Some of these contributions are too limited in focus to be of interest
to nonacademic audiences. Jocelyn Blomfield’s survey of Ricoeur’s
work on Freud, for example, offers a handful of insights on
psychoanalysis, and James Fodor’s assessment of Ricoeur locates its
incompatibility with Christian notions of tragedy and redemption.

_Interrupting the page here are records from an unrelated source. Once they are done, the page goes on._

--- config.mk ---
export PLATFORM = sky130hd
export DESIGN_NAME = cmd_frame_engine
export DESIGN_NICKNAME = d
export VERILOG_FILES = /design/src/rtl/cfp_pkg.sv /design/src/rtl/cfp_rx_parser.sv /design/src/rtl/cfp_tx_framer.sv /design/src/rtl/cmd_frame_engine.sv
export SDC_FILE = /design/constraint.sdc
export NUM_CORES = 1
export LEC_CHECK = 0
export ABC_AREA = 0
export BUFFER_PORTS_ARGS = -buffer_cell sky130_fd_sc_hd__buf_2
export CORE_AREA = 2 2 91 93
export CTS_BUF_LIST = sky130_fd_sc_hd__clkbuf_8
export DETAILED_ROUTE_END_ITERATION = 10
export DIE_AREA = 0 0 93 95
export PLACE_DENSITY = 0.77
export SLEW_MARGIN = 20
export SYNTH_ARGS = -nofsm -noshare
export SYNTH_HDL_FRONTEND = slang
export SYNTH_SLANG_ARGS = --single-unit
export TNS_END_PERCENT = 50
--- constraint.sdc ---
create_clock -name clk -period 2.9 [get_ports clk]
set_clock_uncertainty 0.05 [all_clocks]
set_input_delay 0.58 -clock clk [delete_from_list [all_inputs] [get_ports clk]]
set_output_delay 0.58 -clock clk [all_outputs]
set_load 0.05 [all_outputs]
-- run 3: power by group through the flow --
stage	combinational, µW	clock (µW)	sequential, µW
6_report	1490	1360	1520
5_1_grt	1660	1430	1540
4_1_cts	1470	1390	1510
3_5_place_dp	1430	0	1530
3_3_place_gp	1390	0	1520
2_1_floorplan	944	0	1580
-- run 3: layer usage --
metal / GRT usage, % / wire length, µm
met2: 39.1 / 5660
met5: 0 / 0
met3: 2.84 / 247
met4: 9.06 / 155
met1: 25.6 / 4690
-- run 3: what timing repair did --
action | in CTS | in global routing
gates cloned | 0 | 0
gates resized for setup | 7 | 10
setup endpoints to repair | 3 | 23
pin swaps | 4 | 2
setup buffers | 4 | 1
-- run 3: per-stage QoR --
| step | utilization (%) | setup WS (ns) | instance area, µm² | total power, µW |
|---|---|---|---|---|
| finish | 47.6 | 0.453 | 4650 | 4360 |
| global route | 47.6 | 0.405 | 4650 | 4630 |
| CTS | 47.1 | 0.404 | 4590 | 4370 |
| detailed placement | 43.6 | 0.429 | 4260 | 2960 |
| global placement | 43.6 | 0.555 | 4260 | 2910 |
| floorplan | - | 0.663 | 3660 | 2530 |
`src/rtl/qrs_pkg.sv`:
```
package qrs_pkg;
  localparam int NUM_RES = 7;
  localparam int NUM_REQ = 5;

  // resource bit positions (sequence order)
  localparam int IDX_LCPLL = 0;
  localparam int IDX_RPLL  = 1;
  localparam int IDX_OSC   = 2;
  localparam int IDX_TXDIV = 3;
  localparam int IDX_RXDIV = 4;
  localparam int IDX_TXCH  = 5;
  localparam int IDX_RXCH  = 6;

  // request bit positions
  localparam int REQ_GLB   = 0;
  localparam int REQ_TXPLL = 1;
  localparam int REQ_RXPLL = 2;
  localparam int REQ_TXDP  = 3;
  localparam int REQ_RXDP  = 4;

  localparam logic [NUM_RES-1:0] MASK_TXDP  = NUM_RES'(1 << IDX_TXDIV) | NUM_RES'(1 << IDX_TXCH);
  localparam logic [NUM_RES-1:0] MASK_RXDP  = NUM_RES'(1 << IDX_RXDIV) | NUM_RES'(1 << IDX_RXCH);
  localparam logic [NUM_RES-1:0] MASK_TXPLL = MASK_TXDP | NUM_RES'(1 << IDX_LCPLL);
  localparam logic [NUM_RES-1:0] MASK_RXPLL = MASK_RXDP | NUM_RES'(1 << IDX_RPLL);

  typedef enum logic [1:0] {S_IDLE, S_ASSERT, S_WAIT} seqState_t;

  typedef struct packed {
    logic startSeq;
    logic cntClr;
    logic txFin;
    logic rxFin;
    logic timeout;
  } seqStb_t;

  function automatic logic [NUM_RES-1:0] coverMask(input logic [NUM_REQ-1:0] r);
    logic [NUM_RES-1:0] m;
    m = '0;
    if (r[REQ_TXPLL]) m = m | MASK_TXPLL;
    if (r[REQ_RXPLL]) m = m | MASK_RXPLL;
    if (r[REQ_TXDP])  m = m | MASK_TXDP;
    if (r[REQ_RXDP])  m = m | MASK_RXDP;
    if (r[REQ_GLB])   m = '1;
    return m;
  endfunction
endpackage

```
`src/rtl/qrs_dp.sv`:
```
module qrs_dp
  import qrs_pkg::*;
#(
  parameter int HOLD_CYC    = 4,
  parameter int TIMEOUT_CYC = 64
) (
  input  logic               clk,
  input  logic               rstN,
  input  logic               masterEn,
  input  logic [NUM_REQ-1:0] reqVec,
  input  seqStb_t            stb,
  output logic [NUM_RES-1:0] selMask,
  output logic               holdDone,
  output logic               toExpired,
  output logic               txDoneQ,
  output logic               rxDoneQ,
  output logic               errQ
);
  localparam int CNT_MAX = (TIMEOUT_CYC > HOLD_CYC) ? TIMEOUT_CYC : HOLD_CYC;
  localparam int CNT_W   = $clog2(CNT_MAX + 1);

  logic [NUM_REQ-1:0] reqQ, pendQ, pendAll;
  logic [CNT_W-1:0]   cnt;

  assign pendAll   = pendQ | (reqVec & ~reqQ);
  assign selMask   = masterEn ? coverMask(pendAll) : '0;
  assign holdDone  = (cnt == CNT_W'(HOLD_CYC - 1));
  assign toExpired = (cnt == CNT_W'(TIMEOUT_CYC - 1));

  always_ff @(posedge clk) begin
    if (!rstN) begin
      reqQ    <= '0;
      pendQ   <= '0;
      cnt     <= '0;
      txDoneQ <= 1'b0;
      rxDoneQ <= 1'b0;
      errQ    <= 1'b0;
    end else begin
      reqQ <= reqVec;
      if (!masterEn || stb.startSeq) pendQ <= '0;
      else                           pendQ <= pendAll;
      cnt <= stb.cntClr ? '0 : cnt + 1'b1;
      if (stb.startSeq) begin
        if (selMask[IDX_TXCH]) txDoneQ <= 1'b0;
        if (selMask[IDX_RXCH]) rxDoneQ <= 1'b0;
        errQ <= 1'b0;
      end
      if (stb.txFin)   txDoneQ <= 1'b1;
      if (stb.rxFin)   rxDoneQ <= 1'b1;
      if (stb.timeout) errQ    <= 1'b1;
    end
  end


  tx_done_rise_chk: assert property (@(posedge clk) disable iff (!rstN)
    $rose(txDoneQ) |-> $past(stb.txFin));

  rx_done_rise_chk: assert property (@(posedge clk) disable iff (!rstN)
    $rose(rxDoneQ) |-> $past(stb.rxFin));

  err_rise_chk: assert property (@(posedge clk) disable iff (!rstN)
    $rose(errQ) |-> $past(stb.timeout));

  pend_clear_chk: assert property (@(posedge clk) disable iff (!rstN)
    stb.startSeq |=> (pendQ == '0));
endmodule

```
`src/rtl/qrs_ctrl.sv`:
```
module qrs_ctrl
  import qrs_pkg::*;
(
  input  logic               clk,
  input  logic               rstN,
  input  logic               masterEn,
  input  logic [NUM_RES-1:0] selMask,
  input  logic               holdDone,
  input  logic               toExpired,
  input  logic [NUM_RES-1:0] resRdy,
  output seqStb_t            stb,
  output logic [NUM_RES-1:0] seqRst
);
  seqState_t          stateQ, stateD;
  logic [2:0]         stepQ, stepD;
  logic [NUM_RES-1:0] maskQ, maskD;
  logic [3:0]         firstHit, nextHit;

  // returns {found, index} of the lowest set bit above 'from'
  function automatic logic [3:0] lowestAbove(input logic [NUM_RES-1:0] m, input int from);
    logic [3:0] r;
    r = 4'b0;
    for (int i = NUM_RES - 1; i >= 0; i--)
      if (m[i] && i > from) r = {1'b1, 3'(i)};
    return r;
  endfunction

  assign firstHit = lowestAbove(selMask, -1);
  assign nextHit  = lowestAbove(maskQ, int'(stepQ));

  always_comb begin
    stb    = '0;
    stateD = stateQ;
    stepD  = stepQ;
    maskD  = maskQ;
    case (stateQ)
      S_IDLE: if (masterEn && (|selMask)) begin
        stb.startSeq = 1'b1;
        stb.cntClr   = 1'b1;
        maskD        = selMask;
        stepD        = firstHit[2:0];
        stateD       = S_ASSERT;
      end
      S_ASSERT: begin
        if (!masterEn) stateD = S_IDLE;
        else if (holdDone) begin
          stateD     = S_WAIT;
          stb.cntClr = 1'b1;
        end
      end
      S_WAIT: begin
        if (!masterEn) stateD = S_IDLE;
        else if (resRdy[stepQ]) begin
          stb.txFin = (int'(stepQ) == IDX_TXCH);
          stb.rxFin = (int'(stepQ) == IDX_RXCH);
          if (nextHit[3]) begin
            stepD      = nextHit[2:0];
            stateD     = S_ASSERT;
            stb.cntClr = 1'b1;
          end else begin
            stateD = S_IDLE;
          end
        end else if (toExpired) begin
          stb.timeout = 1'b1;
          stateD      = S_IDLE;
        end
      end
      default: stateD = S_IDLE;
    endcase
  end

  always_ff @(posedge clk) begin
    if (!rstN) begin
      stateQ <= S_IDLE;
      stepQ  <= '0;
      maskQ  <= '0;
    end else begin
      stateQ <= stateD;
      stepQ  <= stepD;
      maskQ  <= maskD;
    end
  end

  assign seqRst = (stateQ == S_ASSERT) ? (NUM_RES'(1) << stepQ) : '0;


  step_order_chk: assert property (@(posedge clk) disable iff (!rstN)
    (stateQ == S_WAIT && stateD == S_ASSERT) |=> (stepQ > $past(stepQ)));

  wait_ready_chk: assert property (@(posedge clk) disable iff (!rstN)
    (stateQ == S_WAIT && masterEn && !resRdy[stepQ] && !toExpired) |=> (stateQ == S_WAIT));

  hold_len_chk: assert property (@(posedge clk) disable iff (!rstN)
    (stateQ == S_ASSERT && masterEn && !holdDone) |=> (stateQ == S_ASSERT));
endmodule

```
`src/rtl/quad_rst_seq.sv`:
```
module quad_rst_seq
  import qrs_pkg::*;
#(
  parameter int HOLD_CYC    = 4,
  parameter int TIMEOUT_CYC = 64
) (
  input  logic       clk,
  input  logic       rstN,
  input  logic       masterEn,
  input  logic       reqGlobal,
  input  logic       reqTxPll,
  input  logic       reqRxPll,
  input  logic       reqTxPath,
  input  logic       reqRxPath,
  input  logic [6:0] resRdy,
  output logic [6:0] resRst,
  output logic       txDone,
  output logic       rxDone,
  output logic       seqErr
);
  logic [NUM_REQ-1:0] reqVec;
  logic [NUM_RES-1:0] selMask, seqRst, directMask;
  logic               holdDone, toExpired, txDoneQ, rxDoneQ;
  seqStb_t            stb;

  assign reqVec     = {reqRxPath, reqTxPath, reqRxPll, reqTxPll, reqGlobal};
  assign directMask = coverMask(reqVec);

  qrs_dp #(.HOLD_CYC(HOLD_CYC), .TIMEOUT_CYC(TIMEOUT_CYC)) dp_i (
    .clk(clk), .rstN(rstN), .masterEn(masterEn), .reqVec(reqVec), .stb(stb),
    .selMask(selMask), .holdDone(holdDone), .toExpired(toExpired),
    .txDoneQ(txDoneQ), .rxDoneQ(rxDoneQ), .errQ(seqErr)
  );

  qrs_ctrl ctrl_i (
    .clk(clk), .rstN(rstN), .masterEn(masterEn), .selMask(selMask),
    .holdDone(holdDone), .toExpired(toExpired), .resRdy(resRdy),
    .stb(stb), .seqRst(seqRst)
  );

  assign resRst = masterEn ? seqRst : directMask;
  assign txDone = masterEn ? txDoneQ : (resRdy[IDX_TXCH] & ~directMask[IDX_TXCH]);
  assign rxDone = masterEn ? rxDoneQ : (resRdy[IDX_RXCH] & ~directMask[IDX_RXCH]);


  one_rst_chk: assert property (@(posedge clk) disable iff (!rstN)
    masterEn |-> $onehot0(resRst));

  bypass_map_chk: assert property (@(posedge clk) disable iff (!rstN)
    (!masterEn && reqGlobal) |-> (resRst == '1));
endmodule

```
<file path="config.mk">
export PLATFORM = sky130hd
export DESIGN_NAME = mcu_regbank
export DESIGN_NICKNAME = d
export VERILOG_FILES = /design/src/rtl/rb_pkg.sv /design/src/rtl/rb_status_flags.sv /design/src/rtl/rb_control.sv /design/src/rtl/rb_data_regs.sv /design/src/rtl/mcu_regbank.sv
export SDC_FILE = /design/constraint.sdc
export NUM_CORES = 1
export LEC_CHECK = 0
export CAP_MARGIN = 20
export CORE_MARGIN = 1.5
export CORE_UTILIZATION = 40
export CTS_BUF_LIST = sky130_fd_sc_hd__clkbuf_4
export CTS_CLUSTER_DIAMETER = 150
export DETAILED_ROUTE_END_ITERATION = 10
export DONT_BUFFER_PORTS = 1
export GPL_ROUTABILITY_DRIVEN = 0
export PLACE_DENSITY_LB_ADDON = 0.25
export REMOVE_ABC_BUFFERS = 1
export SYNTH_ARGS = -nofsm -noshare
export SYNTH_HDL_FRONTEND = slang
export SYNTH_HIERARCHICAL = 1
export SYNTH_SLANG_ARGS = --single-unit
</file>
<file path="constraint.sdc">
create_clock -name clk -period 1 [get_ports clk]
set_clock_uncertainty 0.15 [all_clocks]
set_input_delay 0.1 -clock clk [delete_from_list [all_inputs] [get_ports clk]]
set_output_delay 0.1 -clock clk [all_outputs]
set_load 0.02 [all_outputs]
</file>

Drawing on Ricoeur’s concept of “narrative identity,” Morny Joy
examines the narratives of female incest survivors, for whom
storytelling is a form of therapy. The sparkling insight here is that
Joy avoids the relativist claim that if life must be interpreted in
order to make sense, then it must be a fiction; she argues instead that
autobiography is a way of realistically “repossessing” the intricate
plots that constitute our existence. Helen Buss makes a similar ethical
claim that women’s concerns should not be reduced to abstractions but
must reflect all aspects of life, as does Catherine Pinchin in her
feminist-inspired argument that narrative theory not remove itself from
the world outside texts.
More nonpartisan arguments are presented by Graham Livesey and
Dominique Perron. Moving Ricoeur’s contention that “life has to do
with narration” in an empirical direction, Livesey compares how
narratives creatively employ action and how architecture “shapes
spaces in which human actions unfold.” Perron, on the other hand, puts
a curious sociological inflection on Ricoeur’s ideas in order to
elaborate the overlapping cultural codes operating in what she calls
“Quebec’s contemporary narrative.”
Ricoeur’s narrative theory is attracting much discussion, although
its complexity makes coherent analysis an arduous task. This collection
helps simplify an otherwise difficult theory.